Por conta de interesses prioritários de alguns países, o unilateralismo, política externa adoptada para tomar decisões isoladas, coloca em segundo plano a cooperação com outros parceiros no mundo. Assim sendo, esta oposição ao multilateralismo tem preocupado muitos governos.
A defesa de acções conjuntas garante soluções concretas para os problemas globais em vários domínios. Nesta ordem, a Carta da Organização das Nações Unidas (ONU) não pode estar sob ameaça. Muito menos o Direito Internacional Público! Oitenta anos depois, a manutenção da paz, um bem inalienável, deve ser respeitada.

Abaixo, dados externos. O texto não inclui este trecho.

--- src/rtl/pwm_pkg.sv ---
package pwm_pkg;
  localparam int CTRL_RUN  = 0;
  localparam int CTRL_REP  = 1;
  localparam int CTRL_CAP  = 2;
  localparam int CTRL_LVL  = 3;
  localparam int CTRL_IDL  = 4;
  localparam int CTRL_MID  = 5;
  localparam int CTRL_LPW  = 8;
  localparam int CTRL_PSC  = 9;

  localparam logic [31:0] CTRL_KEEP = (32'd1 << CTRL_RUN) | (32'd1 << CTRL_REP) |
                                      (32'd1 << CTRL_CAP) | (32'd1 << CTRL_LVL) |
                                      (32'd1 << CTRL_IDL) | (32'd1 << CTRL_MID) |
                                      (32'd1 << CTRL_LPW) | (32'd1 << CTRL_PSC);

  // word index within a channel block
  localparam int SLOT_CNT  = 0;
  localparam int SLOT_PER  = 1;
  localparam int SLOT_DUTY = 2;
  localparam int SLOT_CTRL = 3;
  localparam int SLOTS     = 4;

  typedef enum logic {DIR_UP = 1'b0, DIR_DN = 1'b1} dir_e;
endpackage

--- src/rtl/pwm_prescale.sv ---
module pwm_prescale #(
  parameter int DIV = 4
) (
  input  logic clk_i,
  input  logic rst_ni,
  output logic tick_o
);
  generate
    if (DIV <= 1) begin : g_pass
      logic unused_clk;
      assign unused_clk = clk_i ^ rst_ni;
      assign tick_o = 1'b1;
    end else begin : g_div
      localparam int CW = $clog2(DIV);
      logic [CW-1:0] div_q;
      always_ff @(posedge clk_i or negedge rst_ni) begin
        if (!rst_ni)                   div_q <= '0;
        else if (div_q == CW'(DIV-1))  div_q <= '0;
        else                           div_q <= div_q + 1'b1;
      end
      assign tick_o = (div_q == CW'(DIV-1));
    end
  endgenerate
endmodule

--- src/rtl/pwm_chan.sv ---
module pwm_chan
  import pwm_pkg::*;
#(
  parameter int DW = 32
) (
  input  logic          clk_i,
  input  logic          rst_ni,
  input  logic          slow_tick_i,
  input  logic          we_per_i,
  input  logic          we_duty_i,
  input  logic          we_ctrl_i,
  input  logic [DW-1:0] wdata_i,
  output logic [DW-1:0] per_o,
  output logic [DW-1:0] duty_o,
  output logic [DW-1:0] ctrl_o,
  output logic [DW-1:0] cnt_o,
  output logic          run_o,
  output logic          rep_o,
  output logic          tick_o,
  output logic          eop_o,
  output logic          pwm_o
);
  logic [DW-1:0] per_q, duty_q, ctrl_q, cnt_q, cnt_nxt;
  logic [DW:0]   cnt_inc;
  dir_e          dir_q, dir_nxt;
  logic          run, rep, lvl, idl, mid, tick, eop, run_nxt;

  assign run  = ctrl_q[CTRL_RUN];
  assign rep  = ctrl_q[CTRL_REP];
  assign lvl  = ctrl_q[CTRL_LVL];
  assign idl  = ctrl_q[CTRL_IDL];
  assign mid  = ctrl_q[CTRL_MID];
  assign tick = ctrl_q[CTRL_PSC] ? slow_tick_i : 1'b1;
  assign cnt_inc = {1'b0, cnt_q} + 1'b1;

  always_comb begin
    cnt_nxt = cnt_q;
    dir_nxt = dir_q;
    eop     = 1'b0;
    if (run && tick) begin
      if (!mid) begin
        if (cnt_inc >= {1'b0, per_q}) begin
          cnt_nxt = '0;
          eop     = 1'b1;
        end else begin
          cnt_nxt = cnt_inc[DW-1:0];
        end
      end else if (dir_q == DIR_UP) begin
        if (per_q == '0) begin
          cnt_nxt = '0;
          eop     = 1'b1;
        end else if (cnt_q >= per_q) begin
          // period lowered under a running count: fall back toward 0
          if (cnt_q <= DW'(1)) begin
            cnt_nxt = '0;
            eop     = 1'b1;
          end else begin
            cnt_nxt = cnt_q - 1'b1;
            dir_nxt = DIR_DN;
          end
        end else begin
          cnt_nxt = cnt_inc[DW-1:0];
          if (cnt_inc == {1'b0, per_q}) dir_nxt = DIR_DN;
        end
      end else begin
        if (cnt_q <= DW'(1)) begin
          cnt_nxt = '0;
          dir_nxt = DIR_UP;
          eop     = 1'b1;
        end else begin
          cnt_nxt = cnt_q - 1'b1;
        end
      end
    end
  end

  always_comb begin
    if (we_ctrl_i)       run_nxt = wdata_i[CTRL_RUN];
    else if (eop && !rep) run_nxt = 1'b0;
    else                 run_nxt = run;
  end

  always_ff @(posedge clk_i or negedge rst_ni) begin
    if (!rst_ni) begin
      per_q  <= '0;
      duty_q <= '0;
      ctrl_q <= '0;
    end else begin
      if (we_per_i)  per_q  <= wdata_i;
      if (we_duty_i) duty_q <= wdata_i;
      if (we_ctrl_i)         ctrl_q <= wdata_i & DW'(CTRL_KEEP);
      else if (eop && !rep)  ctrl_q[CTRL_RUN] <= 1'b0;
    end
  end

  always_ff @(posedge clk_i or negedge rst_ni) begin
    if (!rst_ni) begin
      cnt_q <= '0;
      dir_q <= DIR_UP;
    end else if (!run_nxt || !run) begin
      cnt_q <= '0;
      dir_q <= DIR_UP;
    end else begin
      cnt_q <= cnt_nxt;
      dir_q <= dir_nxt;
    end
  end

  assign pwm_o  = run ? ((cnt_q < duty_q) ? lvl : ~lvl) : idl;
  assign per_o  = per_q;
  assign duty_o = duty_q;
  assign ctrl_o = ctrl_q;
  assign cnt_o  = cnt_q;
  assign run_o  = run;
  assign rep_o  = rep;
  assign tick_o = tick;
  assign eop_o  = eop;
endmodule

--- src/rtl/pwm_decode.sv ---
module pwm_decode
  import pwm_pkg::*;
#(
  parameter int NUM_CH = 4,
  parameter int DW     = 32,
  parameter int AW     = 7
) (
  input  logic [AW-3:0]                widx_i,
  input  logic                         we_i,
  input  logic [NUM_CH-1:0][DW-1:0]    cnt_i,
  input  logic [NUM_CH-1:0][DW-1:0]    per_i,
  input  logic [NUM_CH-1:0][DW-1:0]    duty_i,
  input  logic [NUM_CH-1:0][DW-1:0]    ctrl_i,
  input  logic [NUM_CH-1:0]            pend_i,
  input  logic [NUM_CH-1:0]            mask_i,
  output logic [NUM_CH-1:0]            we_per_o,
  output logic [NUM_CH-1:0]            we_duty_o,
  output logic [NUM_CH-1:0]            we_ctrl_o,
  output logic                         we_pend_o,
  output logic                         we_mask_o,
  output logic [DW-1:0]                rdata_o
);
  localparam int WW       = AW - 2;
  localparam int PEND_IDX = SLOTS * NUM_CH;
  localparam int MASK_IDX = PEND_IDX + 1;

  genvar c;
  generate
    for (c = 0; c < NUM_CH; c++) begin : g_we
      assign we_per_o[c]  = we_i && (widx_i == WW'(SLOTS*c + SLOT_PER));
      assign we_duty_o[c] = we_i && (widx_i == WW'(SLOTS*c + SLOT_DUTY));
      assign we_ctrl_o[c] = we_i && (widx_i == WW'(SLOTS*c + SLOT_CTRL));
    end
  endgenerate

  assign we_pend_o = we_i && (widx_i == WW'(PEND_IDX));
  assign we_mask_o = we_i && (widx_i == WW'(MASK_IDX));

  always_comb begin
    rdata_o = '0;
    for (int i = 0; i < NUM_CH; i++) begin
      if (widx_i == WW'(SLOTS*i + SLOT_CNT))  rdata_o = cnt_i[i];
      if (widx_i == WW'(SLOTS*i + SLOT_PER))  rdata_o = per_i[i];
      if (widx_i == WW'(SLOTS*i + SLOT_DUTY)) rdata_o = duty_i[i];
      if (widx_i == WW'(SLOTS*i + SLOT_CTRL)) rdata_o = ctrl_i[i];
    end
    if (widx_i == WW'(PEND_IDX)) rdata_o[NUM_CH-1:0] = pend_i;
    if (widx_i == WW'(MASK_IDX)) rdata_o[NUM_CH-1:0] = mask_i;
  end
endmodule

--- src/rtl/multi_pwm.sv ---
module multi_pwm
  import pwm_pkg::*;
#(
  parameter int NUM_CH   = 4,
  parameter int DW       = 32,
  parameter int PRESCALE = 4,
  parameter int AW       = $clog2((SLOTS*NUM_CH + 2) * 4)
) (
  input  logic              clk_i,
  input  logic              rst_ni,
  input  logic [AW-1:0]     addr_i,
  input  logic [DW-1:0]     wdata_i,
  input  logic              we_i,
  output logic [DW-1:0]     rdata_o,
  output logic [NUM_CH-1:0] pwm_o,
  output logic              irq_o
);
  logic [NUM_CH-1:0][DW-1:0] cnt_a, per_a, duty_a, ctrl_a;
  logic [NUM_CH-1:0] we_per, we_duty, we_ctrl;
  logic [NUM_CH-1:0] run_v, rep_v, tick_v, eop_v;
  logic [NUM_CH-1:0] pend_q, mask_q;
  logic              we_pend, we_mask, slow_tick;
  logic              unused_addr_lsb;

  assign unused_addr_lsb = ^addr_i[1:0];

  pwm_prescale #(.DIV(PRESCALE)) u_psc (
    .clk_i  (clk_i),
    .rst_ni (rst_ni),
    .tick_o (slow_tick)
  );

  pwm_decode #(.NUM_CH(NUM_CH), .DW(DW), .AW(AW)) u_dec (
    .widx_i    (addr_i[AW-1:2]),
    .we_i      (we_i),
    .cnt_i     (cnt_a),
    .per_i     (per_a),
    .duty_i    (duty_a),
    .ctrl_i    (ctrl_a),
    .pend_i    (pend_q),
    .mask_i    (mask_q),
    .we_per_o  (we_per),
    .we_duty_o (we_duty),
    .we_ctrl_o (we_ctrl),
    .we_pend_o (we_pend),
    .we_mask_o (we_mask),
    .rdata_o   (rdata_o)
  );

  genvar c;
  generate
    for (c = 0; c < NUM_CH; c++) begin : g_ch
      pwm_chan #(.DW(DW)) u_ch (
        .clk_i       (clk_i),
        .rst_ni      (rst_ni),
        .slow_tick_i (slow_tick),
        .we_per_i    (we_per[c]),
        .we_duty_i   (we_duty[c]),
        .we_ctrl_i   (we_ctrl[c]),
        .wdata_i     (wdata_i),
        .per_o       (per_a[c]),
        .duty_o      (duty_a[c]),
        .ctrl_o      (ctrl_a[c]),
        .cnt_o       (cnt_a[c]),
        .run_o       (run_v[c]),
        .rep_o       (rep_v[c]),
        .tick_o      (tick_v[c]),
        .eop_o       (eop_v[c]),
        .pwm_o       (pwm_o[c])
      );
    end
  endgenerate

  // a fresh cycle end wins over a same-cycle clear
  always_ff @(posedge clk_i or negedge rst_ni) begin
    if (!rst_ni) begin
      pend_q <= '0;
      mask_q <= '0;
    end else begin
      pend_q <= (pend_q & ~(we_pend ? wdata_i[NUM_CH-1:0] : '0)) | eop_v;
      if (we_mask) mask_q <= wdata_i[NUM_CH-1:0];
    end
  end

  assign irq_o = |(pend_q & mask_q);
endmodule

--- config.mk ---
export PLATFORM = sky130hd
export DESIGN_NAME = multi_pwm
export DESIGN_NICKNAME = d
export VERILOG_FILES = /design/src/rtl/pwm_pkg.sv /design/src/rtl/pwm_prescale.sv /design/src/rtl/pwm_chan.sv /design/src/rtl/pwm_decode.sv /design/src/rtl/multi_pwm.sv
export SDC_FILE = /design/constraint.sdc
export NUM_CORES = 2
export LEC_CHECK = 0
export BUFFER_PORTS_ARGS = -buffer_cell sky130_fd_sc_hd__buf_2
export CORE_MARGIN = 1
export CORE_UTILIZATION = 48
export DETAILED_ROUTE_END_ITERATION = 16
export PLACE_DENSITY = 0.72
export SLEW_MARGIN = 10
export SYNTH_ARGS = -nofsm -noshare
export SYNTH_HDL_FRONTEND = slang
export SYNTH_SLANG_ARGS = --single-unit
--- constraint.sdc ---
create_clock -name clk_i -period 11.3 [get_ports clk_i]
set_clock_uncertainty 0.15 [all_clocks]
set_input_delay 0.565 -clock clk_i [delete_from_list [all_inputs] [get_ports clk_i]]
set_output_delay 0.565 -clock clk_i [all_outputs]
set_load 0.1 [all_outputs]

Diante do actual cenário, Angola, enquanto Estado soberano, defende o sistema multilateral. É a ponte mais eficaz para enfrentar os desafios que assolam o mundo nos últimos tempos.
Na sede da ONU, em Nova Iorque, EUA, o representante permanente, Francisco José da Cruz, enfatizou que a Carta do organismo criado em 1945 e outros instrumentos jurídicos são alicerces para a resolução de disputas pacíficas.
E para a construção de um mundo mais justo e inclusivo, uma reforma abrangente no Conselho de Segurança da ONU impõe-se. Vai tornar o processo mais democrático e equitativo, além de que responderá os desafios dos dias que correm.